### SUPPLIED DATA
++++++++

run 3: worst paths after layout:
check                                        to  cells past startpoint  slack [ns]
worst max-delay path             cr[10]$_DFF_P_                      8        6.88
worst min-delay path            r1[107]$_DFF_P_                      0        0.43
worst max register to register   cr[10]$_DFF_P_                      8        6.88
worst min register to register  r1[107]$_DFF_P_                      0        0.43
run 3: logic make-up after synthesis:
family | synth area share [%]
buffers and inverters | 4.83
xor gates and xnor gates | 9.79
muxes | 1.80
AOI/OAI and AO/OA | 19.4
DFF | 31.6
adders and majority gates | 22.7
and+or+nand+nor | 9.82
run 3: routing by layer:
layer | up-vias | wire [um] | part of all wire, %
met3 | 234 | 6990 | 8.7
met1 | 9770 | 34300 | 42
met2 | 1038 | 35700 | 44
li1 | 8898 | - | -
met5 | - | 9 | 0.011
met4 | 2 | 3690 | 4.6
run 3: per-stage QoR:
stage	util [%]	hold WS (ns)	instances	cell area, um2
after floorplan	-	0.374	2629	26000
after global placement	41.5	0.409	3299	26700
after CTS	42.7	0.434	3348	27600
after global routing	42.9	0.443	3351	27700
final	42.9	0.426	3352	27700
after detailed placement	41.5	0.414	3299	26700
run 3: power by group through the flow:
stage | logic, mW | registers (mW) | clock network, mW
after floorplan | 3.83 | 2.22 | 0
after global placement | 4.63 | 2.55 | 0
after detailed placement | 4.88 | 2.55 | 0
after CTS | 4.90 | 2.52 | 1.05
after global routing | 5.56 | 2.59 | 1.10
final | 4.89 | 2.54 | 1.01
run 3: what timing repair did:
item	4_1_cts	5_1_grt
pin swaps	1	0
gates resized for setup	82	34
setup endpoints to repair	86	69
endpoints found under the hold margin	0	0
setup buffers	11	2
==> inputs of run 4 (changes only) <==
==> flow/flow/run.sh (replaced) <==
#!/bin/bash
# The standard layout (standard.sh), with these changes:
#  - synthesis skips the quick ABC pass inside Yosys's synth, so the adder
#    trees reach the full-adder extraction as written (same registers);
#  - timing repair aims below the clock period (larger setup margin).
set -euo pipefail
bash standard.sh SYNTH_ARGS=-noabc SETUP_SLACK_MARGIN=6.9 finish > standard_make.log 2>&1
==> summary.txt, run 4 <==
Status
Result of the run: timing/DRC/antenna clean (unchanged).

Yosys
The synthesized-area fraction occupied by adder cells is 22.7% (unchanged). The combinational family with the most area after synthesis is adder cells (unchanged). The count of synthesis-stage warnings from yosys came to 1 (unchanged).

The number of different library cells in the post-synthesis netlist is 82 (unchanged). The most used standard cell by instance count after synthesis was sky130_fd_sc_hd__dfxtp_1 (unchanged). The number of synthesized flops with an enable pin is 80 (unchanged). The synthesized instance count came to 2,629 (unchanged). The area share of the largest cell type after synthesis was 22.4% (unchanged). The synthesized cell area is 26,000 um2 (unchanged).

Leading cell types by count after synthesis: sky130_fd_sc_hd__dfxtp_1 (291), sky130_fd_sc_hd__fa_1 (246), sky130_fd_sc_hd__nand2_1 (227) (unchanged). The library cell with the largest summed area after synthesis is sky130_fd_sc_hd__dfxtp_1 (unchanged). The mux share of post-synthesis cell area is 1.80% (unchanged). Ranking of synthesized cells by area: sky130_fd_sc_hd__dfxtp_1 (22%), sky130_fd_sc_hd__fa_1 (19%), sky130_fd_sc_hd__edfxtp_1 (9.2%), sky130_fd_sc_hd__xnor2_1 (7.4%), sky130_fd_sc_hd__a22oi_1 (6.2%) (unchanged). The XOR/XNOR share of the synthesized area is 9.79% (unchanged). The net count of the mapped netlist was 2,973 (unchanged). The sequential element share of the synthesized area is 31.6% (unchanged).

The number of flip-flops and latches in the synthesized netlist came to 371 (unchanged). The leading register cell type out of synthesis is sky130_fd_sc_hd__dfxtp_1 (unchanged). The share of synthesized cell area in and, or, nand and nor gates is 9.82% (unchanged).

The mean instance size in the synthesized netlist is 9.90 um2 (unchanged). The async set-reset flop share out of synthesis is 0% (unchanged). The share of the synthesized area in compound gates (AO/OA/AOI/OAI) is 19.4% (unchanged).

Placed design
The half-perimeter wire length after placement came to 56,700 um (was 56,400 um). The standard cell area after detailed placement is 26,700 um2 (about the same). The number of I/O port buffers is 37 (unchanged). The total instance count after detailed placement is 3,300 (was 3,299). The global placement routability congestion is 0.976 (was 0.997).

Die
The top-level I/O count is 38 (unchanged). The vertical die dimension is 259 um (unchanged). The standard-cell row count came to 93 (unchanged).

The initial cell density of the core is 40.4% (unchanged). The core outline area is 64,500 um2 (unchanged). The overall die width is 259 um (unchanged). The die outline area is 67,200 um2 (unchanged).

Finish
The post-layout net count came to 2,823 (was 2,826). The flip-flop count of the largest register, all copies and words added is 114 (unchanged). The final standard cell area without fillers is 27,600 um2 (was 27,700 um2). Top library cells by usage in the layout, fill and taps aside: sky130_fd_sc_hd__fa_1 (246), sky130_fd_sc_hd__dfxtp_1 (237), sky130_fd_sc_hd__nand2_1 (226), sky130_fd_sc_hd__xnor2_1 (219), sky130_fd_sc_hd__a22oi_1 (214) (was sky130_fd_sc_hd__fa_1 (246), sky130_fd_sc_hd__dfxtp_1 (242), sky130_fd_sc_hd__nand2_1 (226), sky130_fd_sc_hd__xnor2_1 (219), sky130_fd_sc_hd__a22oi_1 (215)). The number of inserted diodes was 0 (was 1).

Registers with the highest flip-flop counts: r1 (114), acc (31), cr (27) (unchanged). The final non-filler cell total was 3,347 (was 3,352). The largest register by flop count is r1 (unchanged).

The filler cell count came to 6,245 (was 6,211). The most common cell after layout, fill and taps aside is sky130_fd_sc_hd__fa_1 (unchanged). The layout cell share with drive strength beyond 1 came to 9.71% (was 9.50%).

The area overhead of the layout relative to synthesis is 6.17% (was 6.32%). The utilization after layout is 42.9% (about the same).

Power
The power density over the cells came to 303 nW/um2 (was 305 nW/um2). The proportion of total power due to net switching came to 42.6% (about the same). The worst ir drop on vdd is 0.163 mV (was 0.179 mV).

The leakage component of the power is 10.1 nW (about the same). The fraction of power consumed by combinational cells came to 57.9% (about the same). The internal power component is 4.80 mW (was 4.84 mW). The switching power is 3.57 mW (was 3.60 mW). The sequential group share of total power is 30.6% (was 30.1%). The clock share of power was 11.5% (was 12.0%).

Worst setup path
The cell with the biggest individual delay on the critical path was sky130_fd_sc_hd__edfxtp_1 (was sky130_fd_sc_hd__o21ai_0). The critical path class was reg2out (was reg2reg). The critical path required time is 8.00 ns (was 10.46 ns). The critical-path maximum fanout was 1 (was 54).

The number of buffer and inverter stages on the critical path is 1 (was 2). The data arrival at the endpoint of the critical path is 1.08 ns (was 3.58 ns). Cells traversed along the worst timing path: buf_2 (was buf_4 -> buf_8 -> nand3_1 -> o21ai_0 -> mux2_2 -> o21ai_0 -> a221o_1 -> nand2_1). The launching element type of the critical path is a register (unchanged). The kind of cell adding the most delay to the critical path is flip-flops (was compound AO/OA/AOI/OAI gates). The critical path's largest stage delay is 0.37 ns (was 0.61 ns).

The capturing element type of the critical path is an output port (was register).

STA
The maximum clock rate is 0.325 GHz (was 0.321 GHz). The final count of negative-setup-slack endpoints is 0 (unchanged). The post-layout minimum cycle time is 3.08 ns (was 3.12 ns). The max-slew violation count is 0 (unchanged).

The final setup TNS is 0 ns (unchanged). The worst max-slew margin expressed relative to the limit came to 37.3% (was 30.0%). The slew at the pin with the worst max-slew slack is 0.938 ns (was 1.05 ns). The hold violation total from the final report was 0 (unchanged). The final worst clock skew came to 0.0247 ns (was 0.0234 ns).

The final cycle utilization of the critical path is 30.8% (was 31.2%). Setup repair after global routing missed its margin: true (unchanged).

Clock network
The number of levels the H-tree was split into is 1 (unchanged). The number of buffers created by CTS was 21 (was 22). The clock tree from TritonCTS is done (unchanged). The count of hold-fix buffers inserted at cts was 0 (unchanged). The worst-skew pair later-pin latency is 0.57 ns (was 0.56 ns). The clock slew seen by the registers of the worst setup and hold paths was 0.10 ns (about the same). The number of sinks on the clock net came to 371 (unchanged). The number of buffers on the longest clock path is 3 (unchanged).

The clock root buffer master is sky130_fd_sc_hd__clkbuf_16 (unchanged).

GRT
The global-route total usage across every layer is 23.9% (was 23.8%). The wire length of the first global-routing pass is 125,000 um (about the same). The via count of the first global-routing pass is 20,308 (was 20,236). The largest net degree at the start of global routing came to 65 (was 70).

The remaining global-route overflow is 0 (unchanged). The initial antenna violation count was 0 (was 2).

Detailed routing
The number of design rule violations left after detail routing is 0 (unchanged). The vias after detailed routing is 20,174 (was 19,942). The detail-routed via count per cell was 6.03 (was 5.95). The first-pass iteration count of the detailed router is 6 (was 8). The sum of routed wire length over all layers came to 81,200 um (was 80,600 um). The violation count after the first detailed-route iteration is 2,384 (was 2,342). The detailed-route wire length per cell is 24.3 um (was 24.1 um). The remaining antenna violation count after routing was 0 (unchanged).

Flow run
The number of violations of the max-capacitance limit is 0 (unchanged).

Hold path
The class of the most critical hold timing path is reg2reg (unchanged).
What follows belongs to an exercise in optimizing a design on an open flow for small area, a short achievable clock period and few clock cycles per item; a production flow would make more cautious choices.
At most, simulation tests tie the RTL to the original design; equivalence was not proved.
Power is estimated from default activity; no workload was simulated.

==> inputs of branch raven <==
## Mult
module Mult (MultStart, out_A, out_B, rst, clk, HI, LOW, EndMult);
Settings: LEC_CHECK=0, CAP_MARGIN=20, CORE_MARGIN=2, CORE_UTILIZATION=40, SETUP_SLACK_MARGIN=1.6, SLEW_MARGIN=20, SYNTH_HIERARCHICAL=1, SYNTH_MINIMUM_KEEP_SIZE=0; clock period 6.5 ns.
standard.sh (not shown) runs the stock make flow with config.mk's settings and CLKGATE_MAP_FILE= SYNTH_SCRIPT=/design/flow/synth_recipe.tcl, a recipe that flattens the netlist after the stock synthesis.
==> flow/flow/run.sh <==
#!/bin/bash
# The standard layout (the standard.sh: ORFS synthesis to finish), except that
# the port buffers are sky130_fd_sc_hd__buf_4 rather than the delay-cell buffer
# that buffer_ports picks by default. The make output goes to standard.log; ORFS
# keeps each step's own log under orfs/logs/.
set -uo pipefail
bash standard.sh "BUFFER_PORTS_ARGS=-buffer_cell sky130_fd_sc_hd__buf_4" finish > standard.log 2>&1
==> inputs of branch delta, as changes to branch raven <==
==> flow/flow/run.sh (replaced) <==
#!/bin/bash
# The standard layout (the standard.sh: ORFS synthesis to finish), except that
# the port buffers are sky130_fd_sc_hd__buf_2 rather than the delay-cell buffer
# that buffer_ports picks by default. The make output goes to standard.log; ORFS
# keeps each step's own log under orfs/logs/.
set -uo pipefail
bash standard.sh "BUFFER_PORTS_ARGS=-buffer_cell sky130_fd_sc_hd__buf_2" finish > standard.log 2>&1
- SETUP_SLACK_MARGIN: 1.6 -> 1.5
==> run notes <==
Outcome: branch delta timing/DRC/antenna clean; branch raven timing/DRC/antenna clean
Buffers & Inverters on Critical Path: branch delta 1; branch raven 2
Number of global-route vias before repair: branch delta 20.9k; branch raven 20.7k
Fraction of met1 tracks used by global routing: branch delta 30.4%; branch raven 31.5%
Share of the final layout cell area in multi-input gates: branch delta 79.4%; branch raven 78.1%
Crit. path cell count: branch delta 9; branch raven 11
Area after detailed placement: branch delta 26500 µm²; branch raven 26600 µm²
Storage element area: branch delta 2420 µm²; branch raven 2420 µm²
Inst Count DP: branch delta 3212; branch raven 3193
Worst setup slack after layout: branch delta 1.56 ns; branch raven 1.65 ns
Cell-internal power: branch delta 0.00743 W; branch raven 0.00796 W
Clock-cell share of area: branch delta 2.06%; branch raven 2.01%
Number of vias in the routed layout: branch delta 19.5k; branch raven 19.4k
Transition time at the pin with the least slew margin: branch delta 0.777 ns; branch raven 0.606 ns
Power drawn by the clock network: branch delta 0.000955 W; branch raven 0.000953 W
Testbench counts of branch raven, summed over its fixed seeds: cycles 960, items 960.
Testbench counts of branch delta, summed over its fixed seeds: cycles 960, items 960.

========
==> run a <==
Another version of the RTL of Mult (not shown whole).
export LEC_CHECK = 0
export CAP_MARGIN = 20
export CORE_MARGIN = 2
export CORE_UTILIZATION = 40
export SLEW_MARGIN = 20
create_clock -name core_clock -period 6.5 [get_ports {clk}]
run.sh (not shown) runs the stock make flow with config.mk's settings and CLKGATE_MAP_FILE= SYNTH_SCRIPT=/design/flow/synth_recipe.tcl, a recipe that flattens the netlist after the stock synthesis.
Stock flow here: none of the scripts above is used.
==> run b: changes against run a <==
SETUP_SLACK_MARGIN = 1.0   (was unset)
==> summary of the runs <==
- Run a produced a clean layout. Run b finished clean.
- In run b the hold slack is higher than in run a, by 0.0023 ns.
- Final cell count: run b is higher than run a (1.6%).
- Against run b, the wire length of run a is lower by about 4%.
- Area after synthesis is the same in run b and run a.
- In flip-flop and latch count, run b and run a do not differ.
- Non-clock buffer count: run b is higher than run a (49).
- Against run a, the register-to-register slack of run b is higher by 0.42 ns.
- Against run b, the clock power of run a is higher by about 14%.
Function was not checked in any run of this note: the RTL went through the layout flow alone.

++++++++

### TASK BRIEF
Copy only this part of the entries above: the line with "The power density", the line with "The maximum clock", and the lines between, all exactly as written.

### RESULT FOR THIS TASK
The power density over the cells came to 303 nW/um2 (was 305 nW/um2). The proportion of total power due to net switching came to 42.6% (about the same). The worst ir drop on vdd is 0.163 mV (was 0.179 mV).

The leakage component of the power is 10.1 nW (about the same). The fraction of power consumed by combinational cells came to 57.9% (about the same). The internal power component is 4.80 mW (was 4.84 mW). The switching power is 3.57 mW (was 3.60 mW). The sequential group share of total power is 30.6% (was 30.1%). The clock share of power was 11.5% (was 12.0%).

Worst setup path
The cell with the biggest individual delay on the critical path was sky130_fd_sc_hd__edfxtp_1 (was sky130_fd_sc_hd__o21ai_0). The critical path class was reg2out (was reg2reg). The critical path required time is 8.00 ns (was 10.46 ns). The critical-path maximum fanout was 1 (was 54).

The number of buffer and inverter stages on the critical path is 1 (was 2). The data arrival at the endpoint of the critical path is 1.08 ns (was 3.58 ns). Cells traversed along the worst timing path: buf_2 (was buf_4 -> buf_8 -> nand3_1 -> o21ai_0 -> mux2_2 -> o21ai_0 -> a221o_1 -> nand2_1). The launching element type of the critical path is a register (unchanged). The kind of cell adding the most delay to the critical path is flip-flops (was compound AO/OA/AOI/OAI gates). The critical path's largest stage delay is 0.37 ns (was 0.61 ns).

The capturing element type of the critical path is an output port (was register).

STA
The maximum clock rate is 0.325 GHz (was 0.321 GHz). The final count of negative-setup-slack endpoints is 0 (unchanged). The post-layout minimum cycle time is 3.08 ns (was 3.12 ns). The max-slew violation count is 0 (unchanged).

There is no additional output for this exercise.